Range to reproduce from the entries below: the line with "Worst min path", the line with "Remaining DRCs |", and every line in between. Give them exactly and give nothing else.
◆ ◆ ◆ ◆ ◆
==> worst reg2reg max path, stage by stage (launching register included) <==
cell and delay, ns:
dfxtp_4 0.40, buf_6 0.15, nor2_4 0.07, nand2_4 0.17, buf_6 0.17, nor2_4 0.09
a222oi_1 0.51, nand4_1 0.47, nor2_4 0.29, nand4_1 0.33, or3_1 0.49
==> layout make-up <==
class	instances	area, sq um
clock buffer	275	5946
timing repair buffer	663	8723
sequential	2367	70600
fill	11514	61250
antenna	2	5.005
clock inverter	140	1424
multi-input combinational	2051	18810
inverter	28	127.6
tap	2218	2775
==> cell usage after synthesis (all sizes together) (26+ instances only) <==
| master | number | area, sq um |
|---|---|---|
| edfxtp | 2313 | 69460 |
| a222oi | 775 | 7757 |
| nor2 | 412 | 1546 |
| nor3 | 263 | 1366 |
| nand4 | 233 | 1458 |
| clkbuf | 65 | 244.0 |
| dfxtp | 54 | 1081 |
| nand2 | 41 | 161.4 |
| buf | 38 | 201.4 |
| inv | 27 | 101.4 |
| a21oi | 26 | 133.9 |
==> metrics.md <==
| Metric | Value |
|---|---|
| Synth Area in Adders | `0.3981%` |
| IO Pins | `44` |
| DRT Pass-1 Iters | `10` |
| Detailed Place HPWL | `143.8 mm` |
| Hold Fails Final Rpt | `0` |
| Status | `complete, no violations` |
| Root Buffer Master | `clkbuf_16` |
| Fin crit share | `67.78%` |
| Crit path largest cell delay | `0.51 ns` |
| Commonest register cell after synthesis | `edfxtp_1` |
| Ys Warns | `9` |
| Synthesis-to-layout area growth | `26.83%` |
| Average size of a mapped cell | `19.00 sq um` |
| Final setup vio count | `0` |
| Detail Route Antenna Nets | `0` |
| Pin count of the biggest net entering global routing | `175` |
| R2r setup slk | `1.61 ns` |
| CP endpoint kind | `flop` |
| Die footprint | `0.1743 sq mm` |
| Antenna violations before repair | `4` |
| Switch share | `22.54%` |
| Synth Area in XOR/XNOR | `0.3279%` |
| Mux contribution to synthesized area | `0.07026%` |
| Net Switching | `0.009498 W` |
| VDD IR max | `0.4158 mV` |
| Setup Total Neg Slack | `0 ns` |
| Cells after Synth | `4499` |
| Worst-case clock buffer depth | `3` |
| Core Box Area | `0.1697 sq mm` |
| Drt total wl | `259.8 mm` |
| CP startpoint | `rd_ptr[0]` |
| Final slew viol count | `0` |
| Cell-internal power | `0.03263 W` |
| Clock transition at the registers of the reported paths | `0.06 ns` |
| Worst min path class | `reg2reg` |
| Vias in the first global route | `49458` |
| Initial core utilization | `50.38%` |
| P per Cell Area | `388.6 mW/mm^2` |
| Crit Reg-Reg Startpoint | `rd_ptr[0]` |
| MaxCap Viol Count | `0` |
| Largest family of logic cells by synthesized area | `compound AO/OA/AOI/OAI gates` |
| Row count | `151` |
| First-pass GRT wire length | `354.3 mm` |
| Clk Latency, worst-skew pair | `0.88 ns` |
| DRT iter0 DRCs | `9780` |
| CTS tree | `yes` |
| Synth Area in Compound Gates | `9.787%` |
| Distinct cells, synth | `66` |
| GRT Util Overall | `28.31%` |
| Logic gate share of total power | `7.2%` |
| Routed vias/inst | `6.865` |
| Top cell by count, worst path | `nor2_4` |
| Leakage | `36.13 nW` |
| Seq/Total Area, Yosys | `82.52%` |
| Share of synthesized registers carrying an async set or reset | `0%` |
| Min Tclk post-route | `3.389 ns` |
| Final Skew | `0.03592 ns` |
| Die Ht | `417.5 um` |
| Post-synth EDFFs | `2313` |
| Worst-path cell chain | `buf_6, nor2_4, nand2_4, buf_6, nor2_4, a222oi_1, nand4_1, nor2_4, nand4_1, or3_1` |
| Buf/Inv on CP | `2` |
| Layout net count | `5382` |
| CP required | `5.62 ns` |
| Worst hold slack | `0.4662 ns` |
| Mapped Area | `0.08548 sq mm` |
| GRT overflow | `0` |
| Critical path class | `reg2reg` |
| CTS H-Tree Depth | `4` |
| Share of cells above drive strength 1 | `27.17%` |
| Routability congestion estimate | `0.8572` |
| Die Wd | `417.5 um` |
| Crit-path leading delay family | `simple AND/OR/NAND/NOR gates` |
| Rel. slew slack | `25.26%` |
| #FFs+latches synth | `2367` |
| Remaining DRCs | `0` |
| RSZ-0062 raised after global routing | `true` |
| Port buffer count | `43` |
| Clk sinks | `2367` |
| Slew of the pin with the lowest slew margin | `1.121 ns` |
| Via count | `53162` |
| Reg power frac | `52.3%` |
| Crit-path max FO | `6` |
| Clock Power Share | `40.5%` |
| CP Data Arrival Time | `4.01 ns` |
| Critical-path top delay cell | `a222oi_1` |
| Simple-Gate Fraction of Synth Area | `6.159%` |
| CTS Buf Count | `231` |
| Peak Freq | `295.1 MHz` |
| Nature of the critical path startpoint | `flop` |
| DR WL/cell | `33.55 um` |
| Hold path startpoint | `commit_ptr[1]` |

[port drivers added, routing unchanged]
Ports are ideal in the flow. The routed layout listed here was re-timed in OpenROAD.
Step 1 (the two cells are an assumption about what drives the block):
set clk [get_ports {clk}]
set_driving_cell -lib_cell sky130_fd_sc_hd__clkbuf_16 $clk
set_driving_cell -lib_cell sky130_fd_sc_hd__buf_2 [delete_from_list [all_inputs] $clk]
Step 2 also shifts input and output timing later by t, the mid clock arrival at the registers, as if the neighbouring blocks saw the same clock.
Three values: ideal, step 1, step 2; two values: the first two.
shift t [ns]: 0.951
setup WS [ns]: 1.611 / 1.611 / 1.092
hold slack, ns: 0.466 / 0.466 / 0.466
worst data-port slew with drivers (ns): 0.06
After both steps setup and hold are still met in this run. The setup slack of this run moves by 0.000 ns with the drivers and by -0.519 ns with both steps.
◆ ◆ ◆ ◆ ◆
**ANSWER SPACE**
| Worst min path class | `reg2reg` |
| Vias in the first global route | `49458` |
| Initial core utilization | `50.38%` |
| P per Cell Area | `388.6 mW/mm^2` |
| Crit Reg-Reg Startpoint | `rd_ptr[0]` |
| MaxCap Viol Count | `0` |
| Largest family of logic cells by synthesized area | `compound AO/OA/AOI/OAI gates` |
| Row count | `151` |
| First-pass GRT wire length | `354.3 mm` |
| Clk Latency, worst-skew pair | `0.88 ns` |
| DRT iter0 DRCs | `9780` |
| CTS tree | `yes` |
| Synth Area in Compound Gates | `9.787%` |
| Distinct cells, synth | `66` |
| GRT Util Overall | `28.31%` |
| Logic gate share of total power | `7.2%` |
| Routed vias/inst | `6.865` |
| Top cell by count, worst path | `nor2_4` |
| Leakage | `36.13 nW` |
| Seq/Total Area, Yosys | `82.52%` |
| Share of synthesized registers carrying an async set or reset | `0%` |
| Min Tclk post-route | `3.389 ns` |
| Final Skew | `0.03592 ns` |
| Die Ht | `417.5 um` |
| Post-synth EDFFs | `2313` |
| Worst-path cell chain | `buf_6, nor2_4, nand2_4, buf_6, nor2_4, a222oi_1, nand4_1, nor2_4, nand4_1, or3_1` |
| Buf/Inv on CP | `2` |
| Layout net count | `5382` |
| CP required | `5.62 ns` |
| Worst hold slack | `0.4662 ns` |
| Mapped Area | `0.08548 sq mm` |
| GRT overflow | `0` |
| Critical path class | `reg2reg` |
| CTS H-Tree Depth | `4` |
| Share of cells above drive strength 1 | `27.17%` |
| Routability congestion estimate | `0.8572` |
| Die Wd | `417.5 um` |
| Crit-path leading delay family | `simple AND/OR/NAND/NOR gates` |
| Rel. slew slack | `25.26%` |
| #FFs+latches synth | `2367` |
| Remaining DRCs | `0` |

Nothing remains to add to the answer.